One thing did give her bank account a boost, but only after she left office: When the family sold the Washington hotel for $375 million in 2022 — far more than analysts believed it was worth — she and her siblings took a cut of the profits, about $4 million each. A New York judge later clawed back those profits from Eric and Donald Trump Jr. Ivanka, by contrast, got away with it; an appeals court dismissed the lawsuit against her, individually, in 2023 because it was not time-barred.
Despite all these changes, Ivanka appears to have maintained a sizable cash cushion. Forbes estimates her cash and investments are currently more than $40 million, after accounting for taxes and expenses.

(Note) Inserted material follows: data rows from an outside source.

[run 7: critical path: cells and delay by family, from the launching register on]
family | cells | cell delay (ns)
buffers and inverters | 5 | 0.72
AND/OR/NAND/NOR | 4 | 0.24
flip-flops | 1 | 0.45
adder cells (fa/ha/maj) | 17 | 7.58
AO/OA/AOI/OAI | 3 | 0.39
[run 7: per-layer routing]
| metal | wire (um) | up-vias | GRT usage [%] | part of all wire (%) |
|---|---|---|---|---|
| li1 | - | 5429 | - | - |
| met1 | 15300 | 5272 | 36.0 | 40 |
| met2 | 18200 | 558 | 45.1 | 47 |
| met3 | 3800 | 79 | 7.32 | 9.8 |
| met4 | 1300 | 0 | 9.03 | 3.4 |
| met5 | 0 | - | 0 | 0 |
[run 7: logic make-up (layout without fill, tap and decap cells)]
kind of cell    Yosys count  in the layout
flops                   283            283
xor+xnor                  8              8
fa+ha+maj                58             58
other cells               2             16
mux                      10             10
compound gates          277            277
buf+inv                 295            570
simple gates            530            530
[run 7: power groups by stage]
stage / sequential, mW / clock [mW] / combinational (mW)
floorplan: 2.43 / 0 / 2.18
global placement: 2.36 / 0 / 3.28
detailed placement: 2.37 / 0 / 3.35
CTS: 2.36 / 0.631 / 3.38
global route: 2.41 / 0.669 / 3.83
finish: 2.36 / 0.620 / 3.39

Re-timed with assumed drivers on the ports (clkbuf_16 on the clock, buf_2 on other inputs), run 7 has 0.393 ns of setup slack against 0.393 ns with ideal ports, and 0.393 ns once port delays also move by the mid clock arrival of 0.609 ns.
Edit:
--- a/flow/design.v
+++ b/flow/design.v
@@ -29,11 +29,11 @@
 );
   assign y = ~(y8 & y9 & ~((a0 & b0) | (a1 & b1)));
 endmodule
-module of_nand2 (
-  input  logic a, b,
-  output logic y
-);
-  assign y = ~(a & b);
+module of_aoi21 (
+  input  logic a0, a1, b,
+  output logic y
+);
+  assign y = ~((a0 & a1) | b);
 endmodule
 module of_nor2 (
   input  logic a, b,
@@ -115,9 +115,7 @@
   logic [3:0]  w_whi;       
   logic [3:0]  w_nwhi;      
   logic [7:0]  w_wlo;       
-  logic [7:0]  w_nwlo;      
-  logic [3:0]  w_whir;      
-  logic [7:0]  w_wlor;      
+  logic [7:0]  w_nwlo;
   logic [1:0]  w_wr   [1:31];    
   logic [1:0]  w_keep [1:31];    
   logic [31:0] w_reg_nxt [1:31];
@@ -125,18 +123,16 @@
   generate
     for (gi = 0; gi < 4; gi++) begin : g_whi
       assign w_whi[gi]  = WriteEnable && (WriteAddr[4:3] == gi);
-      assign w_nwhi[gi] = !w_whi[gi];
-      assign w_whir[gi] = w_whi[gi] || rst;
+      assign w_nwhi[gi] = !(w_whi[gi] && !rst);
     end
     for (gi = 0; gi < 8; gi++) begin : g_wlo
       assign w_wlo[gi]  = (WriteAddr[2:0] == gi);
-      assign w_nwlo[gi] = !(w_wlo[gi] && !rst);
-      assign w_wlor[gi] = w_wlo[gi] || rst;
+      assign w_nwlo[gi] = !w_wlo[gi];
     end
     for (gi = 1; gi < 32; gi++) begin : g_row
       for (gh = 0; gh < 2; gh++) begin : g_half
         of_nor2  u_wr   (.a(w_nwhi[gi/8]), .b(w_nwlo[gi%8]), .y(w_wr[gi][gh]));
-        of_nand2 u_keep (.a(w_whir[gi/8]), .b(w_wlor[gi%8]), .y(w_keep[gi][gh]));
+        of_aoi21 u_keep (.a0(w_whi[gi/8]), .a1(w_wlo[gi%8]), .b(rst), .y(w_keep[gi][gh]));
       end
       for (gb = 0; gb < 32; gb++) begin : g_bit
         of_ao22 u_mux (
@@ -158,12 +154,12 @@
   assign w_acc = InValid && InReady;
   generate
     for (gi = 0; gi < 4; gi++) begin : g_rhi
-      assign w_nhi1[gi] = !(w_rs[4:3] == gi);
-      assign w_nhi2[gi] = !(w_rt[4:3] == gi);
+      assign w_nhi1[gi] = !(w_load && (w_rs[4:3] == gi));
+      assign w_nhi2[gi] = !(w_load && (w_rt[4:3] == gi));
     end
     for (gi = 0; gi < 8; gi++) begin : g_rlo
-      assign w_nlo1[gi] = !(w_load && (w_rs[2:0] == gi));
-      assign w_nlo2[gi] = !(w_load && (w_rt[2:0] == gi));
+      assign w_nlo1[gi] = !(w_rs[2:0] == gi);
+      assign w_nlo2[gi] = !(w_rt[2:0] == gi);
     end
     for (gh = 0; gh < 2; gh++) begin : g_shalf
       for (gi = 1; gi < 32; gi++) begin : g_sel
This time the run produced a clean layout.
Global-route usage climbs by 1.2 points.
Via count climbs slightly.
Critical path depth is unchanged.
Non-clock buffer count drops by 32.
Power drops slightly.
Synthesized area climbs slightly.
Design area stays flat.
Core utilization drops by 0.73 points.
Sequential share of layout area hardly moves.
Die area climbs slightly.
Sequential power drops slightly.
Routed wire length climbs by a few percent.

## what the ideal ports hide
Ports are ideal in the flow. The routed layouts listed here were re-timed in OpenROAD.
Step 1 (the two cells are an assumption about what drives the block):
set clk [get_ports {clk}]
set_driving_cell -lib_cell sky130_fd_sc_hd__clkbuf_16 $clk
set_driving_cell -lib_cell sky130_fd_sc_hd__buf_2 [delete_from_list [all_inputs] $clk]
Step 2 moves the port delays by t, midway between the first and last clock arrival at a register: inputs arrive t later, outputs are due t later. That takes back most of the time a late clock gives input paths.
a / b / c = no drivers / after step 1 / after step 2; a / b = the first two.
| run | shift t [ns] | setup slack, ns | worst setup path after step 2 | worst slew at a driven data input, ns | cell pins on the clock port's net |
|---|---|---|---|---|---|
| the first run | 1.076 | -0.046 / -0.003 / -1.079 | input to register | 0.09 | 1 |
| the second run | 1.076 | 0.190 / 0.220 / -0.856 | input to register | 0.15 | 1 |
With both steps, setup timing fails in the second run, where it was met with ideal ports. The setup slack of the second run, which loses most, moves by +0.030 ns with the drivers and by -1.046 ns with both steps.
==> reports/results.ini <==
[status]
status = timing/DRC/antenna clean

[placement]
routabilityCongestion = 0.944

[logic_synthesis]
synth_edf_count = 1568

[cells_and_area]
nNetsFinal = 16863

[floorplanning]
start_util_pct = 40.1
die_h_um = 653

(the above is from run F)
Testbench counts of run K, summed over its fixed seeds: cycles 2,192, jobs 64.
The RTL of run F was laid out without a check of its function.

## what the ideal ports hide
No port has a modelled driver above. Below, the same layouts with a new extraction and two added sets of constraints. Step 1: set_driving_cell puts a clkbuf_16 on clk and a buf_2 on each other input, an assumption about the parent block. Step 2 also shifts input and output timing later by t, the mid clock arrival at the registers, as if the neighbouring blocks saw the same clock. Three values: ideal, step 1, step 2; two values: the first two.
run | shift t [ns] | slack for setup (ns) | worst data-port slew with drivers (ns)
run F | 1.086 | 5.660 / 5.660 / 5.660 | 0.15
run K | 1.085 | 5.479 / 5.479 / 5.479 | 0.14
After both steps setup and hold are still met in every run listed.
Source: an optimization exercise on an open RTL-to-GDS flow (aim: small area and a short achievable clock period). Production flows keep margins and buffers that such runs may drop.
Function was not checked in any run shown here: the RTL went through the layout flow alone.
Power is estimated from default activity; no workload was simulated.

## flow/design.v (module list and top-level ports; edited modules follow where they fit)
// module ycc_sat: 6 lines
// module ycc_ch0: 660 lines
// module ycc_ch1: 437 lines
// module ycc_ch2: 396 lines
// module ycc_dsel: 6 lines
// module ycc_ha: 4 lines
// module ycc_fa: 4 lines
// module ycbcr_rgb_color_convert: 82 lines
module ycbcr_rgb_color_convert
(
	input  logic                  clk,
	input  logic                  arst_n,
	input  logic                  start,
	output logic                  busy,
	input  logic [COMP_W-1:0]     comp0,
	input  logic [COMP_W-1:0]     comp1,
	input  logic [COMP_W-1:0]     comp2,
	input  logic                  frame_end,
	output logic                  done,
	output logic [COMP_W-1:0]     out0,
	output logic [COMP_W-1:0]     out1,
	output logic [COMP_W-1:0]     out2,
	output logic                  last_pixel,
	input  logic                  cfg_wr_en,
	input  logic [CFG_IDX_W-1:0]  cfg_index,
	input  logic [CFG_DATA_W-1:0] cfg_data
);
  // ...
==> flow/flow/run.sh <==
#!/bin/bash
# Layout flow: the standard ORFS flow (standard.sh, unchanged synthesis), with plain buffers
# (buf_1) instead of the default delay-cell buffers on the input and output ports. Each tool's
# full output is kept: ORFS's per-step logs under orfs/logs/, and make's own output in
# flow_make.log in this folder.
set -euo pipefail
bash standard.sh "BUFFER_PORTS_ARGS=-buffer_cell sky130_fd_sc_hd__buf_1" finish > flow_make.log 2>&1
test -s out/final.def
==> flow/standard.sh <==
#!/bin/bash
# synth_recipe.tcl (not shown) runs the flow's synth.tcl, then flattens the netlist and writes it again
# the make line also repeats each setting of config.mk as NAME=value (left out here)
make -C /OpenROAD-flow-scripts/flow DESIGN_CONFIG=/design/flow/config.mk WORK_HOME=/design/flow/orfs CLKGATE_MAP_FILE= SYNTH_SCRIPT=/design/flow/synth_recipe.tcl "${@:-finish}"
==> flow/config.mk <==
export PLATFORM = sky130hd
export DESIGN_NAME = ycbcr_rgb_color_convert
export DESIGN_NICKNAME = ycbcr_rgb_color_convert
export VERILOG_FILES = /design/flow/design.v
export SDC_FILE = /design/flow/constraint.sdc
export NUM_CORES = 4
export LEC_CHECK = 0
export CAP_MARGIN = 20
export CORE_MARGIN = 2
export CORE_UTILIZATION = 40
export CTS_BUF_LIST = sky130_fd_sc_hd__clkbuf_8
export SETUP_SLACK_MARGIN = 3.6
export SLEW_MARGIN = 20
export SYNTH_HIERARCHICAL = 1
==> flow/constraint.sdc <==
create_clock -name core_clock -period 6.5 [get_ports {clk}]
set_input_delay 1.3000 -clock core_clock [delete_from_list [all_inputs] [get_ports {clk}]]
set_output_delay 1.3000 -clock core_clock [all_outputs]
set_load 0.01 [all_outputs]
==> summary.md, run 1 <==
| Metric | Value |
|---|---|
| Peak Freq | 329 MHz |
| Clock network power | 766 uW |
| Vias in the first global route | 9,593 |
| Met2 Wirelength | 15.1 mm |
| Multi-input logic cell count | 934 |
| Largest cell class | multi-input gates |
| Pin count of the biggest net entering global routing | 40 |
| Met2 GRT Util | 32.9% |
| Gp weighted congestion | 0.930 |
| # rows | 64 |
| Grt met3 use | 3.98% |
| Syn avg cell area | 10.3 um^2 |
| Vias per cell | 5.34 |
| Post-route insts no fill | 1,727 |
| Final Hold Vio Count | 0 |
| Pint | 4710 uW |
| Unrepaired setup endpoints after global routing | yes |
| EDFF count, synth | 0 |
| Busiest grt layer | met2 |
| Critical path origin | u_ch0.u_dsel0.q |
| FILL cells | 2,843 |
| Final setup violation count | 0 |
| Total GRT Usage | 20.4% |
| Seq. pwr | 1680 uW |
| Reg power frac | 19.0% |
| Synth top area cells | fa_1 28%, dfxtp_1 22%, ha_1 9.8% |
| Number of max-cap violations | 0 |
| Slew @ Worst Pin | 752 ps |
| Critical Path Fanout Max | 12 |
| P_sw | 4140 uW |
| Met1 GRT Util | 27.7% |
| Die height | 181 um |
| Status | finished clean |
| Combinational power share | 72.3% |
| Leakage | 0.00633 uW |
| Grt total ovfl | 0 |
| Routed WL | 32.5 mm |
| Post-synthesis sequential area ratio | 25.3% |
| Antenna violations before repair | 0 |
| IO Pins | 67 |
| Normalized max-slew margin | 49.8% |
| Pre-CTS WS | 2830 ps |
| WHS Endpoint | l2 |
| Global-route wire length before repair | 51.8 mm |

That’s not all she has. According to a review of the couple’s public documents and voter registration records, in 2021, she and Jared purchased an 8,500-square-foot mansion on Indian Creek Island, Florida, for $24 million through two LLCs, borrowing $15 million to do so. Their neighbors in the exclusive tropical locale, dubbed the “billionaires’ bunker ,” include Bezos and Brady, as well as investor Carl Icahn, art collector and car dealer Norman Braman, and the emir of Qatar, Sheikh Tamim bin Hamad Al Thani. Public records also show the couple remodeled the home in 2022 and 2023, including changing the “main pool configuration” and putting in a new sewer line. After debt, Forbes estimates Ivanka’s share of the home is worth about $7.5 million today.
Though her path to riches has differed in key ways from that of her siblings — Donald Trump Jr. ( estimated net worth: about $50 million ) has leaned heavily on the new family business of politics to grow his fortune in recent years, and Eric Trump ( estimated net worth: about $40 million ) has focused on the old family business of real estate — their combined net worth of about $50 million puts her in the same ballpark. But there’s one other thing they all have in common: So far, while the checks have been flowing, they’ve received little in the way of assets from their wealthy father, whose own fortune was estimated this week at nearly $6 billion.